There is one subordinate queue available called subordinate.q.
This queue has 368 slots available (thus all slots).
This queue has only check-pointing available, thus no parallel environment.
This can be used to circumvent the 55 slots-per-user limit, when there are many slots available and you have a lot of short jobs
(where restarting from the beginning when they get suspended is okay) or specially prepared jobs which can restart from a saved state.
Jobs will get suspended and rescheduled when an other queue requests the slots or when a blade crashes.
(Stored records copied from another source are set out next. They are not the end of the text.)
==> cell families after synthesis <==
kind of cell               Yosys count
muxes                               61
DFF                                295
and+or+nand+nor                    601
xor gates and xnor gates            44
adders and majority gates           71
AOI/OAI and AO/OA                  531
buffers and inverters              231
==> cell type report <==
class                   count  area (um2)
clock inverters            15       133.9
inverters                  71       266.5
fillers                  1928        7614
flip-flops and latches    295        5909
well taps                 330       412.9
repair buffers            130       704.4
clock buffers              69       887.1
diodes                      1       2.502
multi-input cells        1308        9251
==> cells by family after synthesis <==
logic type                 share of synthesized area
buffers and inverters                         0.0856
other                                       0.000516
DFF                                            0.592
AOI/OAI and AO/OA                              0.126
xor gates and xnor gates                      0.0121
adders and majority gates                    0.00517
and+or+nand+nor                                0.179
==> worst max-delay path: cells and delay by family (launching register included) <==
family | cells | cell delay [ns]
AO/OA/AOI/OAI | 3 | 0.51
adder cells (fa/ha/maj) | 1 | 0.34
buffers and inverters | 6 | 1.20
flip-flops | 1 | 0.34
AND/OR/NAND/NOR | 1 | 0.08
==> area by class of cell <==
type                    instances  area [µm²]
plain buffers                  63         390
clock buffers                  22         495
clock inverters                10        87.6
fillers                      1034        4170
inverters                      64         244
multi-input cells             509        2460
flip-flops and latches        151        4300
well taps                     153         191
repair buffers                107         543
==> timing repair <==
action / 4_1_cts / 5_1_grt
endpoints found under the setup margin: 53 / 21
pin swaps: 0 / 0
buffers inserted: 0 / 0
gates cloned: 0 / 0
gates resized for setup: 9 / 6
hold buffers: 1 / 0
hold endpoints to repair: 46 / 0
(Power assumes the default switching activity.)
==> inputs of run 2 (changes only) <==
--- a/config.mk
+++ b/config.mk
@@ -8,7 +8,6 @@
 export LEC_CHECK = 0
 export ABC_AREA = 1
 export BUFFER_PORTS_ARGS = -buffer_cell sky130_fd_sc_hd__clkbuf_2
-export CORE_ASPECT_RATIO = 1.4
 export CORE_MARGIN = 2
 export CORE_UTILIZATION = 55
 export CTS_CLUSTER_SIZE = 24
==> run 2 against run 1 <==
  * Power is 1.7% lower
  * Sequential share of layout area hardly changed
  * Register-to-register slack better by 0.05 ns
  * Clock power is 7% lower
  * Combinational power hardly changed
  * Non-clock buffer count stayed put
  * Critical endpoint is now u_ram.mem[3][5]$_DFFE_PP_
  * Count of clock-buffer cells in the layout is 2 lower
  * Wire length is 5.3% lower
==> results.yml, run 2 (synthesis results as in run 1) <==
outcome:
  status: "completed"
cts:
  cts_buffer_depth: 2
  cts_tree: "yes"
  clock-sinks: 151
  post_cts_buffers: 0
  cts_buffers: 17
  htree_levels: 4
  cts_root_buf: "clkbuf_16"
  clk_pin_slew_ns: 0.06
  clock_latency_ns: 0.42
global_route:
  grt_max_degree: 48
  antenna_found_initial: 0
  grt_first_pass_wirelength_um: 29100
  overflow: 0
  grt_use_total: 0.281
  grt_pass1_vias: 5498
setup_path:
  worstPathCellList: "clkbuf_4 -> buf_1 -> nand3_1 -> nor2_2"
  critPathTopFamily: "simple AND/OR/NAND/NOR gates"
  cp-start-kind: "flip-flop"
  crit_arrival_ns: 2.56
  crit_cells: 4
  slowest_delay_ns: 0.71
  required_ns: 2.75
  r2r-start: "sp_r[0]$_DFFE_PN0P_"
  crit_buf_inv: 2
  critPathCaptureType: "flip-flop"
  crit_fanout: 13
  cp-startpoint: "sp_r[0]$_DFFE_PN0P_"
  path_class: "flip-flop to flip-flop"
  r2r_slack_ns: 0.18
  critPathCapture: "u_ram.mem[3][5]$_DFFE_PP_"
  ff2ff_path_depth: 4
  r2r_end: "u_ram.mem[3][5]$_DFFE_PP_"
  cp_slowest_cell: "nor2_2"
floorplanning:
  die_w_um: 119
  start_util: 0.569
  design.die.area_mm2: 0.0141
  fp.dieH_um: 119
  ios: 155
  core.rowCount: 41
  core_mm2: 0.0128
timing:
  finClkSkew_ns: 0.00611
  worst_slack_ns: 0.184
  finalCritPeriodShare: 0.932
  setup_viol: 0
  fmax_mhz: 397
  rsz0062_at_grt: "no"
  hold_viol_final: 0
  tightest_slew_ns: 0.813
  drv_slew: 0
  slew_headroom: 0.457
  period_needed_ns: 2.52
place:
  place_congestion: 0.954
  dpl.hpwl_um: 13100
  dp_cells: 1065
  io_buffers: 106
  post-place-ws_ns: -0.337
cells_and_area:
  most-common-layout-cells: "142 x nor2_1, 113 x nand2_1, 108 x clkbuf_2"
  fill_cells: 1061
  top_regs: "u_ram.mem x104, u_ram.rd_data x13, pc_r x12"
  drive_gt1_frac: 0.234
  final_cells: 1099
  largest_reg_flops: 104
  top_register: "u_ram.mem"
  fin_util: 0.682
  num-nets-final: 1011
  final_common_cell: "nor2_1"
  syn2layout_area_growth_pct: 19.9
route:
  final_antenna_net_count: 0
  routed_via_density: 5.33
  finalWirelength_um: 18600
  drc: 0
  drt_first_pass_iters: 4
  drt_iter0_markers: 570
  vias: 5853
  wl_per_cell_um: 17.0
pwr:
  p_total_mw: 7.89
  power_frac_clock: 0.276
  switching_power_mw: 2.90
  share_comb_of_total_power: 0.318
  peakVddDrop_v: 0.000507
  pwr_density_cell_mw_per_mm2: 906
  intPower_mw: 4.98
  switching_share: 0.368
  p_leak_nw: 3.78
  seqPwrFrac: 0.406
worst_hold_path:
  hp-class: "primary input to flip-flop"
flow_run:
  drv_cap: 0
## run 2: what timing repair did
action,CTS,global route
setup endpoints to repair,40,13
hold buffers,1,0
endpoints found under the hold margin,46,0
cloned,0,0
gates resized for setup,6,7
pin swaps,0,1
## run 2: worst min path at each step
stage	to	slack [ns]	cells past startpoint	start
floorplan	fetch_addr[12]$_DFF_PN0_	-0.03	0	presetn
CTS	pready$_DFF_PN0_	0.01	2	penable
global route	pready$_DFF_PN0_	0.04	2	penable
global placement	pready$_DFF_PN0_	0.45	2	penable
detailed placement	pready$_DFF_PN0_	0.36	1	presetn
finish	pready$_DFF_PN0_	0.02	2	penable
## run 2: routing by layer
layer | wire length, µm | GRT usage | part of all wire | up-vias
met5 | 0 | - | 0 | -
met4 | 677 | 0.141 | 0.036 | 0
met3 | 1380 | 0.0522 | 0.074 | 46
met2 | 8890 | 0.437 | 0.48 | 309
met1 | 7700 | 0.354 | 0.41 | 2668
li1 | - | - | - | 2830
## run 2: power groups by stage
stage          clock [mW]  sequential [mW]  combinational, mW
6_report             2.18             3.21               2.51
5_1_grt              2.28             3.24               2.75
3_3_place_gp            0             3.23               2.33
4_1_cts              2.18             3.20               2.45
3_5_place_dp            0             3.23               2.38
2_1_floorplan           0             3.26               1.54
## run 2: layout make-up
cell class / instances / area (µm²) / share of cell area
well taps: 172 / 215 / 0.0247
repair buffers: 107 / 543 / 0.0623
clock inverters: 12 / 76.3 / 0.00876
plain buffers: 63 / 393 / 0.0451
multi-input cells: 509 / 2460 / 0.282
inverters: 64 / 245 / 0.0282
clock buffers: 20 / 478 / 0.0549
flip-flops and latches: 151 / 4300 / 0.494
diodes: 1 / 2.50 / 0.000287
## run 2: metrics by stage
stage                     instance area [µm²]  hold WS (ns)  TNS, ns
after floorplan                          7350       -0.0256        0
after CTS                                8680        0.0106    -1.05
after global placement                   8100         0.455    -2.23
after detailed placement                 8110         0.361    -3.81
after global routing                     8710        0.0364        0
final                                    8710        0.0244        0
Check-pointing makes sure that when your jobs gets suspended they immediately are being stopped, and rescheduled.
The type of check-pointing that are on shark are:
||type|| OGS -ckpt name ||
||user defined interface || check_userdefined ||
||transparent interface || check_transparent ||
The all.q has a subordination list that is defined as :
all.q can use for example 16 cores/blade on the 16 slot blades and if subordinate.q is running there and slots are needed
then the subordinate.q slots get suspended, this triggers the check-pointing to reschedule the complete job.
A checkpoint dir has been created for now :
/home/checkpoint everyone can write to that dir at the moment, please do not abuse this folder.
If people want to use this queue mail Michel Villerius M.P.Villerius@… or Matthijs Moed M.H.Moed@… and we will add you to the queue.
Keep in mind that you need to give the -ckpt option with submitting else your jobs stays forever in the queue wait.